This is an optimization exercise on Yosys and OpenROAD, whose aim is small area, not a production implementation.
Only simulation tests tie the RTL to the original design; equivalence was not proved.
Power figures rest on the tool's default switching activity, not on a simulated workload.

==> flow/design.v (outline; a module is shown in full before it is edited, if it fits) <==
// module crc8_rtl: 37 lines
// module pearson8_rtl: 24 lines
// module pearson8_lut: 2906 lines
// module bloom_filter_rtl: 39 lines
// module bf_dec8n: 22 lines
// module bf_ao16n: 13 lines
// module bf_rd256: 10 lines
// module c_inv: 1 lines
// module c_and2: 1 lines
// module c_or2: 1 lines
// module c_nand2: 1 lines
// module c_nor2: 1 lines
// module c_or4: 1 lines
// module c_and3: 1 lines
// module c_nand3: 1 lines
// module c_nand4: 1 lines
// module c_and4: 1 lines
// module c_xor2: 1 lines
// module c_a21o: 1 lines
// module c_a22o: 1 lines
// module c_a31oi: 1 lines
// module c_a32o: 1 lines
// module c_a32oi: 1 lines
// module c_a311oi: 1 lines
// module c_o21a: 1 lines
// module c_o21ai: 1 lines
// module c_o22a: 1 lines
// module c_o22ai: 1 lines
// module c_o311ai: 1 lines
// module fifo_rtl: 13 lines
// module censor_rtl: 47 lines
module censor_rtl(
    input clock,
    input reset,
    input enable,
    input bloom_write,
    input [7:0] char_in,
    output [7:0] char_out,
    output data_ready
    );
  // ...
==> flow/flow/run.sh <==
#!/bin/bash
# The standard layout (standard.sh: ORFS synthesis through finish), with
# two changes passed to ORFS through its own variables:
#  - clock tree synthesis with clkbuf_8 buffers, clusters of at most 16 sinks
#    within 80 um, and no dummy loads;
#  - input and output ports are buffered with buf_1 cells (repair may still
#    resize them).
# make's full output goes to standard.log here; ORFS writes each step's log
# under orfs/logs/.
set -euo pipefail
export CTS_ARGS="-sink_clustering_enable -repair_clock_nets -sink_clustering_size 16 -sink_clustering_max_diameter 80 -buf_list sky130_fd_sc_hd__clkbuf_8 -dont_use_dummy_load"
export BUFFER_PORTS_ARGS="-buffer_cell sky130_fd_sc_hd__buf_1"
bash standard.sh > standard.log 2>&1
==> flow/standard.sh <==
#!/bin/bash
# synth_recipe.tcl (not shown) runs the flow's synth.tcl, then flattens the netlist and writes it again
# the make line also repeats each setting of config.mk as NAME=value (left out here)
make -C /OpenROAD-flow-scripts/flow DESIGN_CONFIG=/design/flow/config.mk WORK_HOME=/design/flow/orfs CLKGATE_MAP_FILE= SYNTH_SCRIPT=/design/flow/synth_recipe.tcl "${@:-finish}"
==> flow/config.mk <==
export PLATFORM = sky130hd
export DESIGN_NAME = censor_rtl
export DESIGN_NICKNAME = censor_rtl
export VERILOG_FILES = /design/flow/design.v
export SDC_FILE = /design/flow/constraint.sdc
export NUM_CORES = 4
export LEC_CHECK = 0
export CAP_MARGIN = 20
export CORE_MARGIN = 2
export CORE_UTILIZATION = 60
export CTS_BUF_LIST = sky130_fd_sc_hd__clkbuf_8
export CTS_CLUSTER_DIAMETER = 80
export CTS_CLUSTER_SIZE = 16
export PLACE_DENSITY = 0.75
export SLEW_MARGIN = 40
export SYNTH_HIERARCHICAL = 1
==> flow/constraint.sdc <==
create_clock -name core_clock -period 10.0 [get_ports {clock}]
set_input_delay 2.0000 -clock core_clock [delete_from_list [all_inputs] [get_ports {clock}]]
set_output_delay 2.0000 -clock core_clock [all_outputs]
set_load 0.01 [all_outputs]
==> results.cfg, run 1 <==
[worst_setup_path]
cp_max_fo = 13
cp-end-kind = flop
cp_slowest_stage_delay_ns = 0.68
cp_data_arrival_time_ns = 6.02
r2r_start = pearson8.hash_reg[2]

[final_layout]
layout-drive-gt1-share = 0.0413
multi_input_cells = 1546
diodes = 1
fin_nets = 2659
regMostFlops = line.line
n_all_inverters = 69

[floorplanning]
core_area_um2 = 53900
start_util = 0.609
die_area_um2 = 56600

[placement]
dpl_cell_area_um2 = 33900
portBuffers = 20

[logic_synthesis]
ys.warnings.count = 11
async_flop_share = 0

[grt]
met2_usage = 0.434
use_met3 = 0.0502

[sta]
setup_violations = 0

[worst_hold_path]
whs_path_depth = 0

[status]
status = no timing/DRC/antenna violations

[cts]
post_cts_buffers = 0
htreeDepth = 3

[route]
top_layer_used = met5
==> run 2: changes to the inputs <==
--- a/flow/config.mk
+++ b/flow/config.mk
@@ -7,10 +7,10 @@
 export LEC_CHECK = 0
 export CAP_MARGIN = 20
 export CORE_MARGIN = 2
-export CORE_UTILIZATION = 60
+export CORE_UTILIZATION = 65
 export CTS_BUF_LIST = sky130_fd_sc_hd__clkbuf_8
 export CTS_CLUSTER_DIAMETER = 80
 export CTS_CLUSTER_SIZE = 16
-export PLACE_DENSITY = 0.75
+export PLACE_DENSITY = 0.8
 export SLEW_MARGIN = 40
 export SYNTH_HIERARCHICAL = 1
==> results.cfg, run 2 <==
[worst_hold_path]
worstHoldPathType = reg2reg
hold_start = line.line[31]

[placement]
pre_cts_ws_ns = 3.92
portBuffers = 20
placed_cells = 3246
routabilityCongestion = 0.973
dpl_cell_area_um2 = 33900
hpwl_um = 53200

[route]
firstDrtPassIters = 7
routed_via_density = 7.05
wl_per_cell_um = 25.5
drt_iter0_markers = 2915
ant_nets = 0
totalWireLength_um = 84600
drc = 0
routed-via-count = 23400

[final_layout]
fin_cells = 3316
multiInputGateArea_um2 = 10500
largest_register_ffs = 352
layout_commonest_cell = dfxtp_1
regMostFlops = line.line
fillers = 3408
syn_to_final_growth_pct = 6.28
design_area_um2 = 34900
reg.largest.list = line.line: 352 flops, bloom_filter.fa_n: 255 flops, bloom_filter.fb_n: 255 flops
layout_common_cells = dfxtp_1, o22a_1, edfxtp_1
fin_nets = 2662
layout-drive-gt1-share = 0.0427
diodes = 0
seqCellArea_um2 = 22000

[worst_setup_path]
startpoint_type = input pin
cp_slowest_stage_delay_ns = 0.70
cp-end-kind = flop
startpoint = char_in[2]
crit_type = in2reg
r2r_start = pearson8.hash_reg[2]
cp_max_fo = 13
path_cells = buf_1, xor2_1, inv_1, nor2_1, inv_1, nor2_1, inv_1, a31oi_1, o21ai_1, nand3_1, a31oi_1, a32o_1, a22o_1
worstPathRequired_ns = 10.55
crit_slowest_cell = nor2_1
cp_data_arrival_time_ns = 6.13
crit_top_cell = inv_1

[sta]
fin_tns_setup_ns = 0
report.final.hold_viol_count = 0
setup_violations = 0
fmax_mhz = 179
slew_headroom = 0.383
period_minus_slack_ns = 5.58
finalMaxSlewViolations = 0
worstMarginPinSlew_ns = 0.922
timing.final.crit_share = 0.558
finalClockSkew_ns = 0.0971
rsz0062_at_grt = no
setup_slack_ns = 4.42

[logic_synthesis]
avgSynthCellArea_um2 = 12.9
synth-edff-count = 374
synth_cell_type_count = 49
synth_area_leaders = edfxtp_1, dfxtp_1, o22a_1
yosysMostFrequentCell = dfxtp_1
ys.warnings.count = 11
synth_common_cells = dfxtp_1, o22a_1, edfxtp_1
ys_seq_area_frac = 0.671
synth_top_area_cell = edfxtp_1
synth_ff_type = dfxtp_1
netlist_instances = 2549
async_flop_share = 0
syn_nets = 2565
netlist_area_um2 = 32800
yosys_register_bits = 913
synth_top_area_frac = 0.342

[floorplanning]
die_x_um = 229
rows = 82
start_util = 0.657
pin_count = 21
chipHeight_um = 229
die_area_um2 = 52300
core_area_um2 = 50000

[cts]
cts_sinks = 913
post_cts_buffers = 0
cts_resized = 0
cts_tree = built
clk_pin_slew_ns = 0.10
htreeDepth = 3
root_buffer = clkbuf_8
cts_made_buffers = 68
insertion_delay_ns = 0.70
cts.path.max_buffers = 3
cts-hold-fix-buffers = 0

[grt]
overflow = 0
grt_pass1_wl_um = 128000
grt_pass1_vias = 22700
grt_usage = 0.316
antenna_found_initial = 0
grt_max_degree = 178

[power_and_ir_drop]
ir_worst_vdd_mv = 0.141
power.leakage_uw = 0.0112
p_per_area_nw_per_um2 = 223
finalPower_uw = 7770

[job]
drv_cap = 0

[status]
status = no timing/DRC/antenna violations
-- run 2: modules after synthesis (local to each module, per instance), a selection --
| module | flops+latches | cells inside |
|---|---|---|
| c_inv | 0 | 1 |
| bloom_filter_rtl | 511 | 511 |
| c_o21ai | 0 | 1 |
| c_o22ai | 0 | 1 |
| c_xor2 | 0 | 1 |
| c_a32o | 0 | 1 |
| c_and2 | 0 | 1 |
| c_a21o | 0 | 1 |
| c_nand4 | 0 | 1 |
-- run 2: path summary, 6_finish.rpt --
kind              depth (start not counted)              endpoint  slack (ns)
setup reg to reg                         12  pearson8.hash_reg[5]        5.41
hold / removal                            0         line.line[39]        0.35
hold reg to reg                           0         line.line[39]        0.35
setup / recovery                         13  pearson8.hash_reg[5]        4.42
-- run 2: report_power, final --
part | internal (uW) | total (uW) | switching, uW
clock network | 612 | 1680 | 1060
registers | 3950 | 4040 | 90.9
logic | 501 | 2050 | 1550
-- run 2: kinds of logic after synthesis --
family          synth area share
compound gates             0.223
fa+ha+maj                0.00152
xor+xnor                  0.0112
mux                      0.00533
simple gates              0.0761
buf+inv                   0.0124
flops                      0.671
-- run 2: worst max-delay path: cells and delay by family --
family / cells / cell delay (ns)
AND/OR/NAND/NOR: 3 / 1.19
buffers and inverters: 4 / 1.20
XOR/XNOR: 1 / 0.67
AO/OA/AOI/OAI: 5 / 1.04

○ ○ ○ ○ ○

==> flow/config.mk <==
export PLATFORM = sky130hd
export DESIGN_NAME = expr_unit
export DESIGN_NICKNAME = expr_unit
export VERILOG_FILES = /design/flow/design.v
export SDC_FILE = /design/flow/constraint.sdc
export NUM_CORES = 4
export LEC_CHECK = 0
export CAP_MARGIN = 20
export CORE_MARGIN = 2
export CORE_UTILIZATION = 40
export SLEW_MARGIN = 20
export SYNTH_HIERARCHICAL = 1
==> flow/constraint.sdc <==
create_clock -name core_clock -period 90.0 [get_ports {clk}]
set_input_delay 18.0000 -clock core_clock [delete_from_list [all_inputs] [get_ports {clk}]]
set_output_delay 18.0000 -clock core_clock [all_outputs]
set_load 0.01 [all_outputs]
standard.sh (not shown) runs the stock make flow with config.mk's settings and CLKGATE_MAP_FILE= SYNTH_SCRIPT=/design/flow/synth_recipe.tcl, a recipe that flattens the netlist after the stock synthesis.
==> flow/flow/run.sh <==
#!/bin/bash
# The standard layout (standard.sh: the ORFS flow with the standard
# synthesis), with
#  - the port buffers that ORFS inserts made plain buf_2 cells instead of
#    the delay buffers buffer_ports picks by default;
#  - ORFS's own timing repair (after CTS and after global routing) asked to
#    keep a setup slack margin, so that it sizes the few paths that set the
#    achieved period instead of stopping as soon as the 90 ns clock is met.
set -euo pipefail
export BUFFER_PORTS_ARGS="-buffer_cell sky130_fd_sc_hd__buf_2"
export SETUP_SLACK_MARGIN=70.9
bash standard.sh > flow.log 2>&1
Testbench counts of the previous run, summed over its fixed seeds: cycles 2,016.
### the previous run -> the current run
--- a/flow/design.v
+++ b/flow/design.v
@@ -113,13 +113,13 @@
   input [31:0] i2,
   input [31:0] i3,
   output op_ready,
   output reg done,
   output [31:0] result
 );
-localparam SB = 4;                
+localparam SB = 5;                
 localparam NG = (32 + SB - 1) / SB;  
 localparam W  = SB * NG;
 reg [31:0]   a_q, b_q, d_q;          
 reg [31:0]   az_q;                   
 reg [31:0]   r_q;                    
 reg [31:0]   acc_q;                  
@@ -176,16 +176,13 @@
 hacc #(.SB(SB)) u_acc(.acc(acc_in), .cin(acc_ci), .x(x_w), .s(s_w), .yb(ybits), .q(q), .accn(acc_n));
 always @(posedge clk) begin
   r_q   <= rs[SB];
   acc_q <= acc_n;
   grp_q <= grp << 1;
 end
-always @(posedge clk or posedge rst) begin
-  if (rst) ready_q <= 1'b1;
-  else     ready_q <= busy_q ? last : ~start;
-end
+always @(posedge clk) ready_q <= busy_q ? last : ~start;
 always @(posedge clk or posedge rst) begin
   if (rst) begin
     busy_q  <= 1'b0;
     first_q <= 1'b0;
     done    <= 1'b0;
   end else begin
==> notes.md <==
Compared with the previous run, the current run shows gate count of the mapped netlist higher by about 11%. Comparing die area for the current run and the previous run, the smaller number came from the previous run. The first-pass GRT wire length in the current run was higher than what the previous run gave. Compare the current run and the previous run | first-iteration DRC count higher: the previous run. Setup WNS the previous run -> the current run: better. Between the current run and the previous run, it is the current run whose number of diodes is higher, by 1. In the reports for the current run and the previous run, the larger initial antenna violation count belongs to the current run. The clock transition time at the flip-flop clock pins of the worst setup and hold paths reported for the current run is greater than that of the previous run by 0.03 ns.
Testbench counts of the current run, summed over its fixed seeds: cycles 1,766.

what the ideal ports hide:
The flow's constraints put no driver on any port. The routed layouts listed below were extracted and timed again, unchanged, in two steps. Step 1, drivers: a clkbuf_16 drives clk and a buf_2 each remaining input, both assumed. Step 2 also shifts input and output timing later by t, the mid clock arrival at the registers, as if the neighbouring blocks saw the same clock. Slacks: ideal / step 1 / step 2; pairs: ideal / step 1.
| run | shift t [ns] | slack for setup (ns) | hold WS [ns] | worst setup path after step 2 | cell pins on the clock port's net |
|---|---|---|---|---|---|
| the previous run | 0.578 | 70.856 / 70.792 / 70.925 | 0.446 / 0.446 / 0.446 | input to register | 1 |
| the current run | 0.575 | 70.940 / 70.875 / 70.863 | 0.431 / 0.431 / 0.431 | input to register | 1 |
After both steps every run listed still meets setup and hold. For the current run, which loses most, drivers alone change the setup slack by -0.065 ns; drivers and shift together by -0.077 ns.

○ ○ ○ ○ ○

### YOUR OBJECTIVE
Where a line of the data contains "current", copy that line.

### ANSWER TO THIS PROBLEM
### the previous run -> the current run
Compared with the previous run, the current run shows gate count of the mapped netlist higher by about 11%. Comparing die area for the current run and the previous run, the smaller number came from the previous run. The first-pass GRT wire length in the current run was higher than what the previous run gave. Compare the current run and the previous run | first-iteration DRC count higher: the previous run. Setup WNS the previous run -> the current run: better. Between the current run and the previous run, it is the current run whose number of diodes is higher, by 1. In the reports for the current run and the previous run, the larger initial antenna violation count belongs to the current run. The clock transition time at the flip-flop clock pins of the worst setup and hold paths reported for the current run is greater than that of the previous run by 0.03 ns.
Testbench counts of the current run, summed over its fixed seeds: cycles 1,766.
| the current run | 0.575 | 70.940 / 70.875 / 70.863 | 0.431 / 0.431 / 0.431 | input to register | 1 |
After both steps every run listed still meets setup and hold. For the current run, which loses most, drivers alone change the setup slack by -0.065 ns; drivers and shift together by -0.077 ns.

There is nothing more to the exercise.